Park officials say celebration will become an annual event

Posted: Sunday, July 01, 2007

FAIRBANKS - Four-year old MacKenzie Sleeman's face and eyes lit up with a huge smile as a purple balloon was tied to her wrist. Her 2-year-old brother, Tristan James, was similarly entranced with his first balloon ever.

Sound off on the important issues at

Balloons were being given away at a record rate Wednesday (June 27) afternoon to hundreds of children flocking to Pioneer Park to celebrate the first annual Fairbanks Day.

In a 60-minute period, the team of Lee Cheever, Pioneer Park caretaker, assisted by Heather Mosley, youth crew supervisor, inflated 100 red, green, blue and purple balloons, tied them off, and attached them with a string to an unending line of willing wrists.

Sunny skies and warm weather hustled in the crowds.

Halfway through the all-day celebration, 500 coupon books offering special discounts, bonuses and hourly drawings from park merchants were gone.

Free train rides on the Crooked Creek and Whiskey Island Railroad, which encircles the 44-acre park, was another huge draw.

Rielly Everson, 5, especially liked the railroad's scream tunnel.

His 3-year old sister Macy's favorite part of the park visit with their mother, Shawna Everson, and grandmother, Judy Badger, was swinging on the playground swings.

Baby Nautia Everson, 1, said "Food," emphatically, while feasting on a fat pretzel with cheese.

Moira Cunningham, 13, and friend Charlotte Perry, 13, kept active visiting each store in their coupon book for special deals and to enter drawings, along with Cunningham's mother, Andrea, and younger siblings, William, 10, and Mattison, 5.

Photos for grandma who lives on the East Coast was the incentive for Aimee Benson to take her children, Nevaeh, 2, and Kamren, 4, to the Old-Time Photos shop. There Nevaeh donned a red and black dance hall girl dress and Kamren, a prospector's outfit complete with gold pan, to pose for sepia print photos.

According to Pioneer Park officials, Fairbanks Day will be an annual event.

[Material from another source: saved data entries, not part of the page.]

Background: an optimization exercise with open tools, aiming at small area. Do not read the settings as production practice.
In this exercise RTL edits were held to simulation tests only and were not proved equivalent to the original.
No activity file was given, so power comes from the tool's default toggle rates.

// sah
module sah(
  input  CLK, BTN_R, BTN_RST, BTN_L, BTN_SR, ROT_BT, reset, SW3,
  output VGA_H, VGA_V, VGA_R, VGA_G, VGA_B
);
  reg ph;
  wire ce = ~ph;
  always @(posedge CLK) begin
    if (reset) ph <= 1'b0;
    else       ph <= ~ph;
  end
  reg [3:0] hc; reg [5:0] hf;
  reg [3:0] vr; reg [5:0] vg;
  wire hf_last = (hf == 6'd49);
  wire hwrap   = (hc == 4'd13) && (hf == 6'd29);    
  wire vwrap   = (vr == 4'd10) && (vg == 6'd24);    
  always @(posedge CLK) begin
    if (reset) begin
      hc <= 4'd13; hf <= 6'd30;    
      vr <= 4'd9;  vg <= 6'd35;    
    end else if (ph) begin
      if (hf_last) begin hf <= 6'd0; hc <= hc + 4'd1; end
      else hf <= hf + 6'd1;
      if (hwrap) begin
        if (vwrap) begin vr <= 4'd0; vg <= 6'd0; end
        else if (vg == 6'd49) begin vg <= 6'd0; vr <= vr + 4'd1; end
        else vg <= vg + 6'd1;
      end
    end
  end
  wire p25 = (hf == 6'd4) || (hf == 6'd29);         
  reg [3:0] m15;                                    
  always @(posedge CLK) begin
    if (reset) m15 <= 4'd0;
    else if (ph && p25) m15 <= (m15 == 4'd14) ? 4'd0 : m15 + 4'd1;
  end
  wire [1:0] q_s  = (hf < 6'd5) ? 2'd0 : (hf < 6'd30) ? 2'd1 : 2'd2;
  wire [1:0] q4   = {hc[0], 1'b0} + q_s;            
  wire m5is4      = (m15 == 4'd4) || (m15 == 4'd9) || (m15 == 4'd14);
  ...
export LEC_CHECK = 0
export ABC_AREA = 1
export CAP_MARGIN = 20
export CORE_MARGIN = 2
export CORE_UTILIZATION = 40
export SLEW_MARGIN = 20
create_clock -name core_clock -period 10.0 [get_ports {CLK}]
run.sh (not shown) runs the stock make flow with config.mk's settings and CLKGATE_MAP_FILE= SYNTH_SCRIPT=/design/flow/synth_recipe.tcl, a recipe that flattens the netlist after the stock synthesis.
The starting point completed with no timing, DRC or antenna violations.
Edit:
- ABC_AREA: 1 -> unset
Outcome: Synthesized cell count goes down by about 5.6%. Non-clock buffer count goes up by 14. Register-to-register slack gets worse by 1.0 ns. Routed wire length goes up by 7.2%. Final area is higher by about 3.2%. First-iteration DRC count rose by 15%. Flip-flop and latch count does not change. Worst hold slack gains 0.0034 ns. Count of clock-buffer cells in the layout decreases by 5. Global-route usage increases by 0.89 points. Core utilization rises by 0.12 points.
Edit:
- ABC_AREA: unset -> 1
- CTS_BUF_LIST: unset -> sky130_fd_sc_hd__clkbuf_4
- CTS_CLUSTER_DIAMETER: unset -> 40
- CTS_CLUSTER_SIZE: unset -> 10
What happened: Clock power shrinks by 30%. Core utilization shrinks by 0.95 points. Total power shrinks by 14%. Non-clock buffer count shrinks by 14. Wire length shrinks by 7.0%. Final area shrinks by 4.9%. Worst setup slack improved by 1.0 ns. Cell count grows by 6.2%. Clock-buffer cell count grows by 7. Global-route usage shrinks by 0.98 points.
Edit:
- CTS_BUF_LIST: sky130_fd_sc_hd__clkbuf_4 -> sky130_fd_sc_hd__clkbuf_8
- CTS_CLUSTER_DIAMETER: 40 -> 50
- CTS_CLUSTER_SIZE: 10 -> 15
Result:
- core utilization barely changes
- synthesized cell count is unchanged
- design area barely changes
- synthesized area stays the same
- routed wire length is about the same
- power rises by 1.7%
- global-route usage barely changes
- via count shrinks by 0.50%
- die area does not change
- final cell count is lower by 0.81%
Edit:
- CAP_MARGIN: 20 -> 0
- SLEW_MARGIN: 20 -> 0
Effect: Register-to-register slack loses 0.14 ns. Core utilization fell by 0.11 points. Cell area hardly moves. Sequential share of layout area barely changes. First-iteration DRC count climbs by 9.0%.

========
sah, a different RTL version from the one above (not shown whole).
Size: about 2000 cells after synthesis, ~390 flip-flops, ~13 I/O pins.
Design sah, start of the top module:
module sah(
  input  CLK, BTN_R, BTN_RST, BTN_L, BTN_SR, ROT_BT, reset, SW3,
  output VGA_H, VGA_V, VGA_R, VGA_G, VGA_B
);
clock: 10.0 ns
lec_check: 0
abc_area: 1
cap_margin: 0
core_margin: 2
core_utilization: 40
cts_buf_list: sky130_fd_sc_hd__clkbuf_8
cts_cluster_diameter: 50
cts_cluster_size: 15
slew_margin: 0
standard.sh (not shown) runs the stock make flow with config.mk's settings and CLKGATE_MAP_FILE= SYNTH_SCRIPT=/design/flow/synth_recipe.tcl, a recipe that flattens the netlist after the stock synthesis.
==> flow/flow/run.sh <==
#!/bin/bash
set -e
export CTS_ARGS="-sink_clustering_enable -repair_clock_nets -dont_use_dummy_load -buf_list sky130_fd_sc_hd__clkbuf_8 -sink_clustering_size 20 -sink_clustering_max_diameter 60"
bash standard.sh > standard.log 2>&1
Then changed:
==> flow/flow/run.sh (replaced) <==
#!/bin/bash
# The standard layout (standard.sh) with two changes:
#  1. the synthesis maps the logic with a stronger ABC area script (flow/abc_area.script:
#     deepsyn, then repeated dch / map -a). ABC runs without -dff, as in the standard
#     synthesis, so the registers are those of the standard synthesis.
#  2. clock tree synthesis without dummy load cells, with clkbuf_8 buffers.
# Each tool's output is in standard.log and orfs/logs/.
set -euo pipefail
here=$(pwd)
rm -rf "$here/scripts_mod"
cp -r "$FLOW_HOME/scripts" "$here/scripts_mod"
cp "$here/flow/abc_area.script" "$here/scripts_mod/abc_area.script"
export SCRIPTS_DIR="$here/scripts_mod"
export CTS_ARGS="-sink_clustering_enable -repair_clock_nets -dont_use_dummy_load -buf_list sky130_fd_sc_hd__clkbuf_8 -sink_clustering_size 20 -sink_clustering_max_diameter 60"
bash standard.sh > standard.log 2>&1
==> flow/flow/abc_area.script (new file) <==
strash
&get -n
&deepsyn -T 240
&put
dch -f
map -a
strash
dc2
dch -f
map -a
strash
dc2
dch -f
map -a
topo
stime -c
buffer -c
upsize -c
dnsize -c
CTS_CLUSTER_DIAMETER = 60   (was 50)
CTS_CLUSTER_SIZE = 20   (was 15)
- final area decreases by 9.1%
- worst hold slack gets better by 33 ps
- fmax decreases by 9.3%
- register-to-register slack gets worse by 370 ps
- sequential power barely changes
- area after synthesis decreases by 9.9%
- first-iteration DRC count decreases by 4.2%
- non-clock buffer count decreases by 1
Then changed:
==> flow/flow/run.sh (replaced) <==
#!/bin/bash
set -e
export CTS_ARGS='-sink_clustering_enable -repair_clock_nets -dont_use_dummy_load -buf_list {sky130_fd_sc_hd__clkbuf_8 sky130_fd_sc_hd__clkbuf_16} -sink_clustering_size 30 -sink_clustering_max_diameter 80'
bash standard.sh > standard.log 2>&1
CTS_CLUSTER_DIAMETER = 50   (was 60)
CTS_CLUSTER_SIZE = 15   (was 20)
removed: flow/flow/abc_area.script
Result:
- clock-buffer cell count is lower by 9
- synthesized cell count goes up by 22%
- utilization climbs by 0.33 points
Then changed:
==> flow/flow/run.sh (replaced) <==
#!/bin/bash
set -e
export CTS_ARGS="-sink_clustering_enable -repair_clock_nets -dont_use_dummy_load -buf_list sky130_fd_sc_hd__clkbuf_16 -sink_clustering_size 30 -sink_clustering_max_diameter 60"
bash standard.sh > standard.log 2>&1
What happened: Worst setup slack got worse by 38 ps; total power grows by 5.1%; clock power rose by about 20%.

========
## job 101
Starting RTL as in the previous note.
==> flow/config.mk <==
export PLATFORM = sky130hd
export DESIGN_NAME = sah
export DESIGN_NICKNAME = sah
export VERILOG_FILES = /design/flow/design.v
export SDC_FILE = /design/flow/constraint.sdc
export NUM_CORES = 4
export LEC_CHECK = 0
export ABC_AREA = 1
export CAP_MARGIN = 0
export CORE_MARGIN = 2
export CORE_UTILIZATION = 40
export CTS_BUF_LIST = sky130_fd_sc_hd__clkbuf_8
export CTS_CLUSTER_DIAMETER = 50
export CTS_CLUSTER_SIZE = 15
export SLEW_MARGIN = 0
==> flow/constraint.sdc <==
create_clock -name core_clock -period 10.0 [get_ports {CLK}]
set_input_delay 2.0000 -clock core_clock [delete_from_list [all_inputs] [get_ports {CLK}]]
set_output_delay 2.0000 -clock core_clock [all_outputs]
set_load 0.01 [all_outputs]
==> flow/flow/run.sh <==
#!/bin/bash
set -e
export CTS_ARGS="-sink_clustering_enable -repair_clock_nets -dont_use_dummy_load -buf_list sky130_fd_sc_hd__clkbuf_8 -sink_clustering_size 15 -sink_clustering_max_diameter 50"
bash standard.sh > standard.log 2>&1
Both conditions hold for job 101: the flow ran to the end and the final layout passed the timing, design-rule and antenna checks.
Modified inputs, job 102 compared to job 101
==> flow/flow/run.sh <==
#!/bin/bash
set -e
export CTS_ARGS='-sink_clustering_enable -repair_clock_nets -dont_use_dummy_load -buf_list {sky130_fd_sc_hd__clkbuf_4 sky130_fd_sc_hd__clkbuf_8} -sink_clustering_size 20 -sink_clustering_max_diameter 60'
bash standard.sh > standard.log 2>&1
Job 102 vs job 101: wire length of the first global-routing pass down slightly
From job 101 to job 102 the numbers moved as follows: die boundary width level, share of power burned in the clock network moved down, upper clock frequency limit moved up, final non-filler cell area moved down, wire length moved down.
On distinct cell type count of the synthesized netlist, job 101 and job 102 are basically level.
The lower layout overhead on the synthesized area of job 101 and job 102 is in job 102.
Between job 101 and job 102, portion of total power attributed to combinational logic is lower for job 101, job 102 comes in above that.

========
## the reference run
sah, a different RTL version from the one above (not shown whole).
Size: ~380 flip-flops, ~13 I/O pins.
Settings: LEC_CHECK=0, ABC_AREA=1, CAP_MARGIN=0, CORE_MARGIN=2, CORE_UTILIZATION=40, CTS_BUF_LIST=sky130_fd_sc_hd__clkbuf_8, CTS_CLUSTER_DIAMETER=60, CTS_CLUSTER_SIZE=20, SLEW_MARGIN=0; clock period 10.0 ns.
==> flow/flow/run.sh <==
#!/bin/bash
# The standard layout (standard.sh) with two changes:
#  1. the synthesis maps the logic with a stronger ABC area script (flow/abc_area.script:
#     deepsyn, then repeated dch / map -a, no buffering or upsizing). ABC runs without
#     -dff, as in the standard
#     synthesis, so the registers are those of the standard synthesis.
#  2. clock tree synthesis without dummy load cells, with clkbuf_8 buffers.
# Each tool's output is in standard.log and orfs/logs/.
set -euo pipefail
here=$(pwd)
rm -rf "$here/scripts_mod"
cp -r "$FLOW_HOME/scripts" "$here/scripts_mod"
cp "$here/flow/abc_area.script" "$here/scripts_mod/abc_area.script"
export SCRIPTS_DIR="$here/scripts_mod"
export CTS_ARGS="-sink_clustering_enable -repair_clock_nets -dont_use_dummy_load -buf_list sky130_fd_sc_hd__clkbuf_8 -sink_clustering_size 20 -sink_clustering_max_diameter 60"
bash standard.sh > standard.log 2>&1
==> flow/flow/abc_area.script <==
strash
&get -n
&deepsyn -T 300
&put
dch -f
map -a
strash
dc2
dch -f
map -a
strash
dc2
dch -f
map -a
topo
dnsize -c
The final layout from the reference run, which completed every stage, passed the timing, design-rule and antenna checks at the end of the flow.
What the trial run does differently from the reference run at the input level:
--- a/flow/flow/run.sh
+++ b/flow/flow/run.sh
@@ -3,4 +3,3 @@
 #  1. the synthesis maps the logic with a stronger ABC area script (flow/abc_area.script:
-#     deepsyn, then repeated dch / map -a, no buffering or upsizing). ABC runs without
-#     -dff, as in the standard
+#     deepsyn, then repeated dch / map -a). ABC runs without -dff, as in the standard
 #     synthesis, so the registers are those of the standard synthesis.
==> flow/flow/abc_area.script <==
strash
&get -n
&deepsyn -T 240
&put
dch -f
map -a
strash
dc2
dch -f
map -a
strash
dc2
dch -f
map -a
topo
stime -c
buffer -c
upsize -c
dnsize -c
## What came out
- The trial run completed end to end with timing, DRC and antenna clean.
- Multi-input logic area sits higher in the trial run than in the reference run.
- The trial run ends up with higher proportion of layout cells with a drive suffix above 1 than the reference run does.
- Maximum clock rate is higher on the trial run
- When the trial run is measured against the reference run, its sequential share of power turns out 1.3 points lower.
- Between the trial run and the reference run, the minimum hold slack is lower for the reference run.
- The reference run -> the trial run: sum of routed wire segments on met1 increased slightly

-- port drivers added, routing unchanged --
In the flow no input, the clock included, has a driving cell. The finished layouts below were timed again as built, in two steps.
Step 1 (the two cells are an assumption about what drives the block):
set clk [get_ports {CLK}]
set_driving_cell -lib_cell sky130_fd_sc_hd__clkbuf_16 $clk
set_driving_cell -lib_cell sky130_fd_sc_hd__buf_2 [delete_from_list [all_inputs] $clk]
Step 2 adds t to the input delays and takes it off the output delays; t is the mean of the earliest and latest rising clock arrival at the registers after step 1. Input paths then give back, and output paths get back, about the clock's delay inside the block.
Slacks: ideal ports / drivers / drivers and shift; pairs: ideal ports / drivers.
run	t (ns)	setup slack, ns	hold WS [ns]	slew at the worst register clock pin (ns)	cell pins on the clock port's net
the first run of note 1	0.616	3.728 / 3.728 / 3.728	0.466 / 0.466 / 0.466	0.06 / 0.06	1
the second run of note 1	0.631	2.691 / 2.691 / 2.691	0.469 / 0.469 / 0.469	0.07 / 0.07	1
the third run of note 1	0.844	3.730 / 3.730 / 3.730	0.471 / 0.471 / 0.471	0.11 / 0.11	1
the fourth run of note 1	0.662	3.694 / 3.694 / 3.694	0.466 / 0.466 / 0.466	0.10 / 0.10	1
the fifth run of note 1	0.657	3.555 / 3.555 / 3.555	0.463 / 0.463 / 0.463	0.10 / 0.10	1
the first run of note 2	0.662	4.201 / 4.228 / 3.566	0.251 / 0.251 / 0.251	0.11 / 0.11	1
the second run of note 2	0.659	3.604 / 3.619 / 2.960	0.284 / 0.284 / 0.284	0.11 / 0.11	1
the third run of note 2	0.577	4.136 / 4.166 / 3.589	0.276 / 0.276 / 0.276	0.10 / 0.10	1
the fourth run of note 2	0.617	4.097 / 4.129 / 3.513	0.264 / 0.264 / 0.264	0.10 / 0.10	1
job 101	0.623	4.129 / 4.158 / 3.536	0.278 / 0.278 / 0.278	0.09 / 0.09	1
job 102	0.662	4.201 / 4.228 / 3.566	0.251 / 0.251 / 0.251	0.11 / 0.11	1
the reference run	0.645	1.882 / 1.898 / 1.253	0.266 / 0.266 / 0.266	0.11 / 0.11	1
the trial run	0.579	3.637 / 3.660 / 3.081	0.275 / 0.275 / 0.275	0.11 / 0.11	1
After both steps setup and hold are still met in every run listed. The setup slack of the second run of note 2, which loses most, moves by +0.015 ns with the drivers and by -0.644 ns with both steps.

"We want Fairbanksans to see what the park has to offer and get Fairbanks nonprofit organizations together to show what they do for the community."

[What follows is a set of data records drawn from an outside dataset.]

What follows belongs to an exercise in optimizing a design on an open flow for small area and a short achievable clock period; a production flow would make more cautious choices.
Where RTL was checked, it was by simulation tests only, not by an equivalence proof against the original.
Power figures rest on the tool's default switching activity, not on a simulated workload.

## run A
// BLOCK_ULA_OPS
module BLOCK_ULA_OPS #(
    parameter DATA_WIDTH = 8,
    parameter ADDR_WIDTH = 12,
    parameter ULA_WIDTH = 24
    ) (
        input clk,
        input [(ADDR_WIDTH-1):0] MUX_REG1_IN,                    
        input [(DATA_WIDTH-1):0] REG1_IN,
        input [(DATA_WIDTH-1):0] MUX_REG2_IN_0,  
        input [(ADDR_WIDTH-1):0] MUX_REG2_IN_1,  
        input [(ADDR_WIDTH-1):0] MUX_REG2_IN_2,  
        input [(DATA_WIDTH-1):0] REG2_IN,
        output wire [(ULA_WIDTH-1):0] ULA_OUT,
        output reg REG_COMP_OUT,
        output reg REG_OVERFLOW_OUT,
        input [1:0] SEL_MUX1,
        input [1:0] SEL_MUX2,
        input CTRL_REG_OP1, CTRL_REG_OP2,
        input CTRL_REG_OVERFLOW, CTRL_REG_COMP,
        input [3:0] SEL_ULA
    );
reg [(DATA_WIDTH-1):0] REG1_OUT, REG2_OUT;
    always @ (posedge clk)  
    begin
        if(CTRL_REG_OP1)
            REG1_OUT <= REG1_IN;
    end
  ...
export LEC_CHECK = 0
export CAP_MARGIN = 20
export CORE_MARGIN = 2
export CORE_UTILIZATION = 55
export PLACE_DENSITY = 0.7
export SETUP_SLACK_MARGIN = 0.9
export SLEW_MARGIN = 20
export SYNTH_HIERARCHICAL = 1
create_clock -name core_clock -period 11.0 [get_ports {clk}]
standard.sh (not shown) runs the stock make flow with config.mk's settings and CLKGATE_MAP_FILE= SYNTH_SCRIPT=/design/flow/synth_recipe.tcl, a recipe that flattens the netlist after the stock synthesis.
==> flow/flow/run.sh <==
#!/bin/bash
# The standard layout, with the port buffers that buffer_ports inserts made
# sky130_fd_sc_hd__buf_1 instead of the cell it picks on its own.
set -euo pipefail
bash standard.sh BUFFER_PORTS_ARGS="-buffer_cell sky130_fd_sc_hd__buf_1" finish > standard_make.log 2>&1
Every stage of the flow completed for run A, and the final layout passed the timing, DRC and antenna checks.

A number of community organizations from the Resource Center for Parents and Children to the Chamber of Commerce were stationed next to the Riverboat Nenana with information tables.

Families were out in force enjoying not only the train rides, the large playground and picnic areas and Gold Rush Town, but visiting many of the other attractions offered at Pioneer Park. Its many museums include the Pioneer Hall, the Pioneer Air Museum, the Tanana Valley Railroad Museum, as well as the Riverboat Nenana, the Denali Observation Car, the Indian and Eskimo Village and the Bear Gallery.